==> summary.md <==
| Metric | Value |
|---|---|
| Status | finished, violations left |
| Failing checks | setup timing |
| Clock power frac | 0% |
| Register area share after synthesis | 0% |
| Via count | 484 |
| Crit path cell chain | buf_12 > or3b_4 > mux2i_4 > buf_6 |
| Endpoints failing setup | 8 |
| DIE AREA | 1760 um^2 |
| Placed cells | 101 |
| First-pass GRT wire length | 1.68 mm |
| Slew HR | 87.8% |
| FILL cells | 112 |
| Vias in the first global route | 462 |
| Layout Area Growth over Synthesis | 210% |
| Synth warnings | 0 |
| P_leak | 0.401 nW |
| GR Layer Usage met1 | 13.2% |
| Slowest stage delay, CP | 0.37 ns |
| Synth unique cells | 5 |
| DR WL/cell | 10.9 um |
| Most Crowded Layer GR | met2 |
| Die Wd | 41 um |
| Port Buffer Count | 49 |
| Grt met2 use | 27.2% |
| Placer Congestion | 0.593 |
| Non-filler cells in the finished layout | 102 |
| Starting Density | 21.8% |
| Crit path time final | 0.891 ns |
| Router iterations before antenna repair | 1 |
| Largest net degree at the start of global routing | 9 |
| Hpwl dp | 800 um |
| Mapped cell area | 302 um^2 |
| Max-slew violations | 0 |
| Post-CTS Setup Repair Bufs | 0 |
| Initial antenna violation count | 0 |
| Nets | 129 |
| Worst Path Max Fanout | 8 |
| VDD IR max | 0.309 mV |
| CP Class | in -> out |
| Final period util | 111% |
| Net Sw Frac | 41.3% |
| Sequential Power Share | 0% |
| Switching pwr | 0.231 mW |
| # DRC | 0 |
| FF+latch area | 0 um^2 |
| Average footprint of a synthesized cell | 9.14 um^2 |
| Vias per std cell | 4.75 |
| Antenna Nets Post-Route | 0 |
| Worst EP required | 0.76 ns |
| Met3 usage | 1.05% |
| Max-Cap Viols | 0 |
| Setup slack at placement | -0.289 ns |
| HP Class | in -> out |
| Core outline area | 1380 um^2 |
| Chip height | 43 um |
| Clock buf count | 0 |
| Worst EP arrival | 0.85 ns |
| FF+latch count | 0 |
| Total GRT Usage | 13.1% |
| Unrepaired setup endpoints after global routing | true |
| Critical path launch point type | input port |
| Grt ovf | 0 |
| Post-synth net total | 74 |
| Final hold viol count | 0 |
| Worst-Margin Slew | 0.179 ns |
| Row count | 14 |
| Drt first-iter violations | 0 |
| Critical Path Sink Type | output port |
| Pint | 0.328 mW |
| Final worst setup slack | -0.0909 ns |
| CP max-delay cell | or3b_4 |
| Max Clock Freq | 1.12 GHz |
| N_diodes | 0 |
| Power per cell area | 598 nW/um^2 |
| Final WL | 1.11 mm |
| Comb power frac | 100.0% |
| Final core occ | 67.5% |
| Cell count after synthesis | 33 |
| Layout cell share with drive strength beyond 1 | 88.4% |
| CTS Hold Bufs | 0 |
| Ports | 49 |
==
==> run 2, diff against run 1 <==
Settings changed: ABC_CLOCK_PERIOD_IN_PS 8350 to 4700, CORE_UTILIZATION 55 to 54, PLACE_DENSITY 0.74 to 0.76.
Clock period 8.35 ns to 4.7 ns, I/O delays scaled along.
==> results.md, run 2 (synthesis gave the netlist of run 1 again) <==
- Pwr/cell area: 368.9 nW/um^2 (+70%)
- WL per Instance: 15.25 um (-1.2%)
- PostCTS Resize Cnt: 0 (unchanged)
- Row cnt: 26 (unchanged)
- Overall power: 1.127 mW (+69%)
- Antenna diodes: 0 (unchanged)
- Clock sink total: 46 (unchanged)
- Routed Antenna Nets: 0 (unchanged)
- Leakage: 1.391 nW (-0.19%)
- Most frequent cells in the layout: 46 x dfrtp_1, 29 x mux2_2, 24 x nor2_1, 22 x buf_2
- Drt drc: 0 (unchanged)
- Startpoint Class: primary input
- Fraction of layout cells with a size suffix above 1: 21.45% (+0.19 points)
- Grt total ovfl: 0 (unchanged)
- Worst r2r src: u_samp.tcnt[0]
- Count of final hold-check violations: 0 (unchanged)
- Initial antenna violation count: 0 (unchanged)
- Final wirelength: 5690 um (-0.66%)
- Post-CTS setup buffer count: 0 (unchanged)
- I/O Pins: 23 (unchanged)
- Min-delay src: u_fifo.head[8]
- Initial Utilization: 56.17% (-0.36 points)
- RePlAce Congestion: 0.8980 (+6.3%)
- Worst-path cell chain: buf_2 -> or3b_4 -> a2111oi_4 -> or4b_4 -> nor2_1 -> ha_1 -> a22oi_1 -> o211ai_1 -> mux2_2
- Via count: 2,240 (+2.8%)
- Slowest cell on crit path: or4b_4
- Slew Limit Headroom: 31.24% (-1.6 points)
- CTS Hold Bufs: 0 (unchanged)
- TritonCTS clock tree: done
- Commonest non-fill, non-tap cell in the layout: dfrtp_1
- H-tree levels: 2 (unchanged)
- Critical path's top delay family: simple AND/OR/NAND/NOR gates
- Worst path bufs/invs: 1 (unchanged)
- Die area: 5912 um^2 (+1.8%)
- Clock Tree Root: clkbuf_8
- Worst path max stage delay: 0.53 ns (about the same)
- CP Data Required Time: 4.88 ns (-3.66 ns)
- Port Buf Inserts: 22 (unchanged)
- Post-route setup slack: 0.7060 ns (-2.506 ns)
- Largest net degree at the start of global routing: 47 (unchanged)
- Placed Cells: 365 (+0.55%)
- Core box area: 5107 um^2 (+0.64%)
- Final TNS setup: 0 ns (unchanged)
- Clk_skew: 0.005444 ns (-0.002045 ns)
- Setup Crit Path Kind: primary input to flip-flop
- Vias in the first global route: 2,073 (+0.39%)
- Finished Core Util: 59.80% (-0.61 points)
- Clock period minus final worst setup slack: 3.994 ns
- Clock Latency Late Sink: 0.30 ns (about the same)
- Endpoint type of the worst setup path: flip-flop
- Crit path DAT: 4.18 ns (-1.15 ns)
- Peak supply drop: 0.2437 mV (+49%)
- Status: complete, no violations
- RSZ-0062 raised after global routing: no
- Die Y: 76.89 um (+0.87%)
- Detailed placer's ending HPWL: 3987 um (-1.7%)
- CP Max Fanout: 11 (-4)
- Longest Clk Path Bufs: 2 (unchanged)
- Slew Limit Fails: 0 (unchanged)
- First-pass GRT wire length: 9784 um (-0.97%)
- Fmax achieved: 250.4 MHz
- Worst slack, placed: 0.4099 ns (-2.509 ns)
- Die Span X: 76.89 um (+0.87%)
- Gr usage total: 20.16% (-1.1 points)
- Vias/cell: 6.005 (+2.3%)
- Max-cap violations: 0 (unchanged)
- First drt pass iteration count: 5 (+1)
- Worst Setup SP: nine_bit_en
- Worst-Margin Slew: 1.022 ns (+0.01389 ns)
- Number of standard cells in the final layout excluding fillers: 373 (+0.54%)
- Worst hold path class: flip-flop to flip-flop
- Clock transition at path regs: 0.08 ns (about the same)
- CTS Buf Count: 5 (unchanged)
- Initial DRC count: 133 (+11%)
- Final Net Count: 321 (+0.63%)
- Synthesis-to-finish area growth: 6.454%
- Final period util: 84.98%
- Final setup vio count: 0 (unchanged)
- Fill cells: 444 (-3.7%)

__WHAT THIS TASK INVOLVES__
Count how many lines in the entries contain "Vias", then state that number alone.

__FINISHED TASK__
4